Una familia embarca en un avión: madre, padre y una hija de quince años con un trastorno autista. Regresan a su casa tras un viaje a Disney World. Despegan. La adolescente tiene hambre y, dado su autismo, lo manifiesta de forma poco ortodoxa en un ámbito maduro y educado como se supone que ha de ser el pasaje de un avión. Atendida ya la chica, parece que todo vuelve a la normalidad, ella se pone los cascos y comienza a ver una película, pero ahora ocurre algo sorprendente: el piloto anuncia que está haciendo un aterrizaje de emergencia a causa de la conducta de uno de los pasajeros. Cuando toman tierra, dos gentes de la policía entran en la cabina, se acercan a los asientos de la joven autista y su familia e, instados por el capitán, les obligan a bajarse del avión (ver arriba).
La madre de la chica resultó ser la doctora Donna Beegle, reconocida defensora de los programas de lucha contra la pobreza, la cual explicó lo sucedido y manifestó su indignación por el trato recibido. El responsable del avión dijo que no se sentía cómodo volando con ellos y la compañía United Airlines notificó por escrito que su equipo tomó “la mejor decisión para la seguridad y comodidad de todos nuestros clientes y eligió desviar el vuelo después de que la situación se hubiera vuelto molesta”.
Si realmente sucedió lo que los protagonistas cuentan, el caso es un ejemplo más de esa intolerancia que alimentamos con nuestra propia comodidad. Ya vimos en otra ocasión cómo, según una encuesta de TripAdvisor, un tercio de los británicos estaría dispuesto a pagar más por sus vuelos sin niños a bordo (¿Nos molestan los niños?). Mientras prime la comodidad, la seguridad, la tranquilidad, será difícil aceptar a las personas tal y como son: niños, ancianos, adolescentes, enfermos, discapacitados, necesitados… Preferimos dejarlos en tierra y hacer nuestro vuelo con todas las prevenciones, para que en nuestro avión sólo embarquen pasajeros como nosotros: clientes, no personas.

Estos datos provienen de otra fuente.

Setup of build 23:
==> flow/design.v <==
module FIR_low_pass_filter(
	input clk,
	input rst,
	input [7:0]FIR_IN,
	output reg [16:0]FIR_OUT
);
reg[7:0] delay_pipeline1;
reg[7:0] delay_pipeline2;
reg[7:0] delay_pipeline3;
reg[7:0] delay_pipeline4;
reg[7:0] delay_pipeline5;
reg[7:0] delay_pipeline6;
reg[7:0] delay_pipeline7;
reg[7:0] delay_pipeline8;
reg[7:0] delay_pipeline9;
wire[7:0] coeff1 = 8'd7;	 
wire[7:0] coeff2 = 8'd5;
wire[7:0] coeff3 = 8'd51;
wire[7:0] coeff4 = 8'd135;
wire[7:0] coeff5 = 8'd179;
wire[7:0] coeff6 = 8'd135;
wire[7:0] coeff7 = 8'd51;
wire[7:0] coeff8 = 8'd5;
wire[7:0] coeff9 = 8'd7;
reg signed [16:0] multi_data1 ; 
reg signed [16:0] multi_data2 ;
reg signed [16:0] multi_data3 ;
reg signed [16:0] multi_data4 ;
reg signed [16:0] multi_data5 ;
reg signed [16:0] multi_data6 ;
reg signed [16:0] multi_data7 ;
reg signed [16:0] multi_data8 ;
reg signed [16:0] multi_data9 ;
always@(posedge clk or negedge rst)
if(!rst)
begin
	delay_pipeline1 <= 8'b0 ;
	delay_pipeline2 <= 8'b0 ;
	delay_pipeline3 <= 8'b0 ;
	delay_pipeline4 <= 8'b0 ;
	delay_pipeline5 <= 8'b0 ;
	delay_pipeline6 <= 8'b0 ;
	delay_pipeline7 <= 8'b0 ;
	delay_pipeline8 <= 8'b0 ;
	delay_pipeline9 <= 8'b0 ;
end
else
begin
	delay_pipeline1 <= FIR_IN;
	delay_pipeline2 <= delay_pipeline1 ;
	delay_pipeline3 <= delay_pipeline2 ;
	delay_pipeline4 <= delay_pipeline3 ;
	delay_pipeline5 <= delay_pipeline4 ;
	delay_pipeline6 <= delay_pipeline5 ;
	delay_pipeline7 <= delay_pipeline6 ;
	delay_pipeline8 <= delay_pipeline7 ;
	delay_pipeline9 <= delay_pipeline8 ;
end
always@(posedge clk or negedge rst)  
	if(!rst)
		multi_data1 <= 17'b0 ;
	else
		multi_data1 <= delay_pipeline1*coeff1 ;
always@(posedge clk or negedge rst)  
	if(!rst)
		multi_data2 <= 17'b0 ;
	else
		multi_data2 <= delay_pipeline2*coeff2 ;
always@(posedge clk or negedge rst)  
	if(!rst)
		multi_data3 <= 17'b0 ;
	else
		multi_data3 <= delay_pipeline3*coeff3 ;
always@(posedge clk or negedge rst)  
	if(!rst)
		multi_data4 <= 17'b0 ;
	else
		multi_data4 <= delay_pipeline4*coeff4 ;
always@(posedge clk or negedge rst)  
	if(!rst)
		multi_data5 <= 17'b0 ;
	else
		multi_data5 <= delay_pipeline5*coeff5 ;
always@(posedge clk or negedge rst)  
	if(!rst)
		multi_data6 <= 17'b0 ;
	else
		multi_data6 <= delay_pipeline6*coeff6 ;
always@(posedge clk or negedge rst)  
	if(!rst)
		multi_data7 <= 17'b0 ;
	else
		multi_data7 <= delay_pipeline7*coeff7 ;
always@(posedge clk or negedge rst)  
	if(!rst)
		multi_data8 <= 17'b0 ;
	else
		multi_data8 <= delay_pipeline8*coeff8 ;
always@(posedge clk or negedge rst)  
	if(!rst)
		multi_data9 <= 17'b0 ;
	else
		multi_data9 <= delay_pipeline9*coeff9 ;
always@(posedge clk or negedge rst)
	if(!rst)
		FIR_OUT <= 16'b0 ;
	else
		FIR_OUT <= multi_data1 + multi_data2 + multi_data3 + multi_data4 +multi_data5 + multi_data6 + multi_data7 + multi_data8 + multi_data9 ;
endmodule
clock: 3.57 ns
lec_check: 0
abc_area: 1
cap_margin: 20
core_margin: 2
core_utilization: 72
place_density_lb_addon: 0.2
setup_slack_margin: -0.16
slew_margin: 20
run.sh (not shown) runs the stock make flow with config.mk's settings and CLKGATE_MAP_FILE=.
Build 23: flow complete, layout not clean; failing: setup timing
Inputs modified between build 23 and build 33:
- changing CORE_UTILIZATION from 72 to 35
- removing ABC_AREA (formerly 1)
- removing SETUP_SLACK_MARGIN (formerly -0.16)
- removing PLACE_DENSITY_LB_ADDON (formerly 0.2)
- changing the clock period (ns, I/O delays scaled along) from 3.57 to 11.1
- Complete run, failing final checks: build 23, reason setup timing.
- Build 33 has completed all stages; timing, DRC and antenna checks passed.
- Looking at launch point of the critical path, the multi_data4[12]$_DFF_PN0_ result is from build 23; the multi_data1[2]$_DFF_PN0_ one comes from build 33.
- Final sum of negative setup slack was higher in the run labelled build 33.
- Measured against build 33, the post-synth design cell area of build 23 comes out at 1.06 times the reference value.
- In build 33 the minimum period implied by the final worst setup slack turned out 0.55 ns higher than in build 23.
Edits applied to the flow inputs when going from build 33 to build 38:
- SETUP_SLACK_MARGIN newly set to 1.4
- CORE_UTILIZATION changed from 35 to 68
- the clock period (ns, I/O delays scaled along) changed from 11.1 to 5.17
Results
A highest signal layer in the routed design of met5 is what build 33 shows, while met4 belongs to build 38. Register-to-register slack: build 38 < build 33. Between build 38 and build 33, the clock network area share does not differ in any meaningful way. Summary — met3 layer wire length in the routed design, build 38 relative to build 33: higher, by about 80%. [build 38] number of inserted filler cells in the final layout fell 2,576 relative to build 33. In the reports for build 38 and build 33, the larger initial standard-cell utilization of the core belongs to build 38. Diff build 33 -> build 38: final cell area excluding filler cells increased 100 sq um; ratio of routed vias to standard cells picked up an extra about 19%; setup slack at placement decreased 5.76 ns.
Edits applied to the flow inputs when going from build 38 to build 39:
- SETUP_SLACK_MARGIN changed from 1.4 to 0.88
- PLACE_DENSITY newly set to 0.35
- CORE_UTILIZATION changed from 68 to 72
- the clock period (ns, I/O delays scaled along) changed from 5.17 to 3.05
==> comparison <==
Build 38 and build 39 ended up with nearly the same share of synthesized area occupied by flip-flops and latches.
Fraction of the core area occupied by cells at floorplan ends up lower on build 38.
Build 39 ends up with a placed wire-length estimate after detailed placement that is 18% higher than in build 38.
The run showing the smaller number of placement rows is build 39.
Build 39 has die area below what build 38 had.
As far as number of buffers added by the clock tree synthesis step goes, build 39 and build 38 are indistinguishable; the numbers are identical.
[build 39] number of cells upsized or downsized after cts rose 197 relative to build 38
Re total cell area reported by yosys after synthesis: no difference whatsoever between build 38 and build 39.
FAIL build 39 @ global routing: tool exited with error
For build 48, these inputs were changed with respect to build 39:
- PLACE_DENSITY no longer set, was 0.35
- SETUP_SLACK_MARGIN now -0.16, was 0.88
- the clock period (ns, I/O delays scaled along) now 3.84, was 3.05
## What came out
Build 48: flow complete, layout not clean; failing: setup timing. From build 39 to build 48 the numbers moved as follows: detailed placement HPWL moved down; gate count after technology mapping saw little to no change; placement-stage cell area fell by 7.3%; number of post-CTS setup repair buffers -49. As far as die size goes, build 39 and build 48 are indistinguishable; the numbers are identical. Post-placement setup slack in build 48 vs build 39: up 0.79 ns.
Edits applied to the flow inputs when going from build 48 to build 58:
- a change of CORE_UTILIZATION from 72 to 40
- a deleted SETUP_SLACK_MARGIN that had been -0.16
- a change of the clock period (ns, I/O delays scaled along) from 3.84 to 7.0
## What came out
Placeable core region of build 58 exceeds that of build 48 by more than half.
Compared with build 48, build 58 shows routed wire length that has gone down by a little under 10%.
Summary of build 48 and build 58: one run falls short of a clean finish, namely build 48.
Final checks on build 48, whose flow otherwise completed, came back failing, citing setup timing.
==> flow/design.v <==
`timescale 10ns/1ns
module servo( input clk, input rst, output reg PWM, input [1:0]boton_cambiar_grados );
integer contador;
integer frecuencia;
integer auxContador;
reg C;
always@(posedge clk) begin
if (rst) begin
	PWM<=0;
	contador<=0;
end else begin
PWM<=~boton_cambiar_grados;
	auxContador=auxContador+1;
	if(boton_cambiar_grados==1)
		begin
				contador<= contador +1;                      
				if (contador< 75_000) 
				begin
					PWM <= 1;
				end
				else
				if (contador < 1_900_000)  
				begin
				PWM <= 0;
				end
	end			
	else if(boton_cambiar_grados==2)
		begin
				contador<= contador +1;                      
				if (contador<150_000)  
				begin
					PWM <= 1;
				end
				else
				if (contador < 1_850_000)  
				begin
				PWM <= 0;
				end
	end	
	else if(boton_cambiar_grados==3)
		begin
				contador<= contador +1;                      
				if (contador<240_000)	 
				begin
					PWM <= 1;
				end
				else
				if (contador < 1_800_000)  
				begin
				PWM <= 0;
				end
	end
	if(contador >=2_100_000)  
	begin
		contador <= 0;
	end			
end
end
 endmodule 
module ultrasonido1(input ultra, input clk, input rst, input echo, output reg done, output reg trigger, output reg [15:0] distance);
	parameter divH = 1000; 
	parameter divL = 2000;
	integer countF;
	integer countEcho;
	always @(posedge clk) begin 
		if (rst | ultra) 
		begin 
			countF <= 0;
			trigger <= 0;
		end 
		else 
		begin
			countF <= countF +1;  
			if (countF < divH+1)
				trigger <= 1;
			else
			if (countF < divL+1)
				trigger <= 0;
			else 
				countF <= 0;
		end
	end
	always @(posedge clk) begin
		if (rst) begin
			countEcho <= 0;
			done <= 0;
			distance <= 0;
		end
		else if (echo == 1) begin
			countEcho <= countEcho +1;
			done <= 0;
		end
		else
		begin
			if (echo == 0 & countEcho != 0)	
				distance <= (~countEcho*340)/2000000;
				countEcho <=0;
				done <= 1; 	
		end
	end
endmodule
`timescale 10ns/1ns
 module radar(  input clk, input rst, input echo, input [1:0] boton_cambiar_grados, output done, output trigger,
 output [15:0] distance, output PWM, input ultra);
 servo   servo( .clk (clk), .rst(rst), .PWM(PWM), .boton_cambiar_grados(boton_cambiar_grados));
 ultrasonido1 ultrasonido2( .ultra(ultra), .clk(clk), .rst(rst),  .echo(echo), .done(done), .trigger(trigger),.distance(distance));
 endmodule
Settings: LEC_CHECK=0, CAP_MARGIN=10, CELL_PAD_IN_SITES_GLOBAL_PLACEMENT=1, CORE_ASPECT_RATIO=1.34, CORE_MARGIN=2, CORE_UTILIZATION=28, CTS_CLUSTER_DIAMETER=331, CTS_CLUSTER_SIZE=36, GPL_ROUTABILITY_DRIVEN=0, GPL_TIMING_DRIVEN=1, MAX_ROUTING_LAYER=met4, PLACE_DENSITY_LB_ADDON=0.01, SLEW_MARGIN=0, TNS_END_PERCENT=25; clock period 19.0 ns.
run.sh (not shown) runs the stock make flow with config.mk's settings and CLKGATE_MAP_FILE=.
The baseline completed without violations.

Esta noticia contrasta con la del profesor sudafricano Sydney Engelberg, quien no dudó en tomar en brazos al hijo de una de sus alumnas y continuar dando la clase. El catedrático de la Universidad Hebrea de Jerusalén, anima a sus alumnas a que asistan a clase con sus hijos e incluso permite que los amamanten mientras él explica. El otro día, uno de ellos comenzó a llorar y la madre, avergonzada, se dispuso a salir fuera con su hijo, algo que no permitió el profesor Engelberg, al contrario, tomó él mismo al niño en sus brazos y prosiguió la clase.
El profesor Engelberg no sólo no hizo un parón de emergencia en su clase para que el niño disruptivo y su madre la abandonaran, y así poder proseguir con mayor “seguridad y comodidad” para el resto, sino que tomó al pequeño en brazos para que su madre pudiera tomar apuntes. Está claro que el profesor Engelberg no tiene clientes a los que satisfacer, sino personas a las que formar. Su caso nos recuerda al del papi del asiento 16c, el pasajero anónimo que supo tener con una niña autista de tres años la paciencia y comprensión que no tuvo el piloto del vuelo de la United Airlines.
Quizá faltó en los pasajeros de aquel vuelo un poco de valentía y solidaridad. Podrían haberse bajado voluntariamente del avión junto a esa familia, pero eso, en los tiempos que corren, raya el heroísmo y no estamos para tanto, como mucho para registrarlo en nuestro móvil, como hicieron algunos.